* Action item
Produce an exact copy of the first line of the data below and each line after it, please, up to and including the one with "nand2_4 120, inv_4".

◇ ◇ ◇ ◇ ◇ ◇ ◇

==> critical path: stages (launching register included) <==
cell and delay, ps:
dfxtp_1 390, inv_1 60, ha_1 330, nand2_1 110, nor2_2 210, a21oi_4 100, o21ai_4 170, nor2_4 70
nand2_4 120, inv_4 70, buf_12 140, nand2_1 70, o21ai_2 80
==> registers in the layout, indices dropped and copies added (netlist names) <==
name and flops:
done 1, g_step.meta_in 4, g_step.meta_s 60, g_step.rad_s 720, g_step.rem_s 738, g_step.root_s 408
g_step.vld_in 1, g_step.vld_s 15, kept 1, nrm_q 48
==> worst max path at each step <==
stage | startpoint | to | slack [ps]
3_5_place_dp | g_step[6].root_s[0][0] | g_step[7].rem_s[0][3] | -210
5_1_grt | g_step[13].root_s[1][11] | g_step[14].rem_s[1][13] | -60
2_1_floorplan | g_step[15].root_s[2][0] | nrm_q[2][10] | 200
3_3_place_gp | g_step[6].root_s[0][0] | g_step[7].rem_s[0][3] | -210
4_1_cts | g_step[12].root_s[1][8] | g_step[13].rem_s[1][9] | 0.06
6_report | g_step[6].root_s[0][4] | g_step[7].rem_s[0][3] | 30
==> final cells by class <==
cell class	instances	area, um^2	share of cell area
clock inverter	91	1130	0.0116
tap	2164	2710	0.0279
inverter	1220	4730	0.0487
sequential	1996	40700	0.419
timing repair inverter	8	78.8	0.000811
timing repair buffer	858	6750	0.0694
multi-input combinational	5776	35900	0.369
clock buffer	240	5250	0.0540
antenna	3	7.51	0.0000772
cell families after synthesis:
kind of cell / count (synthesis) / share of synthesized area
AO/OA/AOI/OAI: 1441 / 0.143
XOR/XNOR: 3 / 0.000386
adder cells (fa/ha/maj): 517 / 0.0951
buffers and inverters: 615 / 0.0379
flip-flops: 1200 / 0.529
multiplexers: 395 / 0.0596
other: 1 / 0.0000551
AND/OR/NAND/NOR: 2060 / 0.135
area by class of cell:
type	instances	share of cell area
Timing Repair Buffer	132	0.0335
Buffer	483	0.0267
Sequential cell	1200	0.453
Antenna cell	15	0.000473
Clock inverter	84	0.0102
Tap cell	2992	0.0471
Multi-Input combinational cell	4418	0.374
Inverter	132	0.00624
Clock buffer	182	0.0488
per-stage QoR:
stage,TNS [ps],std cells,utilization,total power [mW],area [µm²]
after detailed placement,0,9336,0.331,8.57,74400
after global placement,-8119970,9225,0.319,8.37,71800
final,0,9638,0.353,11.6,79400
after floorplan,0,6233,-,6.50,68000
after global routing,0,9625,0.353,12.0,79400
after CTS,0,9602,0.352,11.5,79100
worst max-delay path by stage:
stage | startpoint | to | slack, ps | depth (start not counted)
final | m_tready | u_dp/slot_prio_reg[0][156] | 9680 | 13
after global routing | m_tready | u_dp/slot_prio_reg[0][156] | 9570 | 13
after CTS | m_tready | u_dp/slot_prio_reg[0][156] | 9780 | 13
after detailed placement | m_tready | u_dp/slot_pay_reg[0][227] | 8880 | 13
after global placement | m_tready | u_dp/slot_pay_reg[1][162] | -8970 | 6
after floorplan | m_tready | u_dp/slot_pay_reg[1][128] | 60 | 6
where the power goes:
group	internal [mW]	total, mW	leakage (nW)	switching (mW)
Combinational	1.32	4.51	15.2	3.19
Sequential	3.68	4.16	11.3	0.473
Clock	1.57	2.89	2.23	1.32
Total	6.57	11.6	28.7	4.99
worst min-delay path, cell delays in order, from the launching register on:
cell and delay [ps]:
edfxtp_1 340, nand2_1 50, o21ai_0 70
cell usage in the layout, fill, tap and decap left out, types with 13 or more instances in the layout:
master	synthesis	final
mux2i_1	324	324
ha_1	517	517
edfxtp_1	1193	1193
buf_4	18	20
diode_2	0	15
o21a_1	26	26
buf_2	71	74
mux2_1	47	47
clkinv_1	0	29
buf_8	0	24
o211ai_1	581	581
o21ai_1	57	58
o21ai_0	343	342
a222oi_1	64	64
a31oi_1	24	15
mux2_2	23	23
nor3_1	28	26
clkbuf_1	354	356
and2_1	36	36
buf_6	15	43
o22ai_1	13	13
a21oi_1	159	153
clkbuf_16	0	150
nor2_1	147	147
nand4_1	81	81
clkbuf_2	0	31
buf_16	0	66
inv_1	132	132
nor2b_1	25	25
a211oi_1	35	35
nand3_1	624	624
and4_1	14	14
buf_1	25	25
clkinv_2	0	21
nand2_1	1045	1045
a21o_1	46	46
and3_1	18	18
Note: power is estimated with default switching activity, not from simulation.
==> config.mk <==
export PLATFORM = sky130hd
export DESIGN_NAME = smvp_ctrl
export DESIGN_NICKNAME = d
export VERILOG_FILES = /design/src/rtl/smvp_pkg.sv /design/src/rtl/smvp_ctrl.sv
export SDC_FILE = /design/constraint.sdc
export NUM_CORES = 1
export LEC_CHECK = 0
export BUFFER_PORTS_ARGS = -buffer_cell sky130_fd_sc_hd__buf_2
export CAP_MARGIN = 20
export CORE_MARGIN = 2
export CORE_UTILIZATION = 30
export CTS_BUF_LIST = sky130_fd_sc_hd__clkbuf_4 sky130_fd_sc_hd__clkbuf_8
export CTS_CLUSTER_DIAMETER = 120
export DETAILED_ROUTE_END_ITERATION = 10
export HOLD_SLACK_MARGIN = 0.1
export PLACE_DENSITY = 0.52
export RECOVER_POWER = 100
export SLEW_MARGIN = 20
export SYNTH_ARGS = -nofsm -noshare
export SYNTH_HDL_FRONTEND = slang
export SYNTH_SLANG_ARGS = --single-unit
==> constraint.sdc <==
create_clock -name i_clk -period 4.7 [get_ports i_clk]
set_clock_uncertainty 0.1 [all_clocks]
set_input_delay 0.705 -clock i_clk [delete_from_list [all_inputs] [get_ports i_clk]]
set_output_delay 0.705 -clock i_clk [all_outputs]
set_load 0.02 [all_outputs]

◇ ◇ ◇ ◇ ◇ ◇ ◇

* Answer to this exercise
==> critical path: stages (launching register included) <==
cell and delay, ps:
dfxtp_1 390, inv_1 60, ha_1 330, nand2_1 110, nor2_2 210, a21oi_4 100, o21ai_4 170, nor2_4 70
nand2_4 120, inv_4 70, buf_12 140, nand2_1 70, o21ai_2 80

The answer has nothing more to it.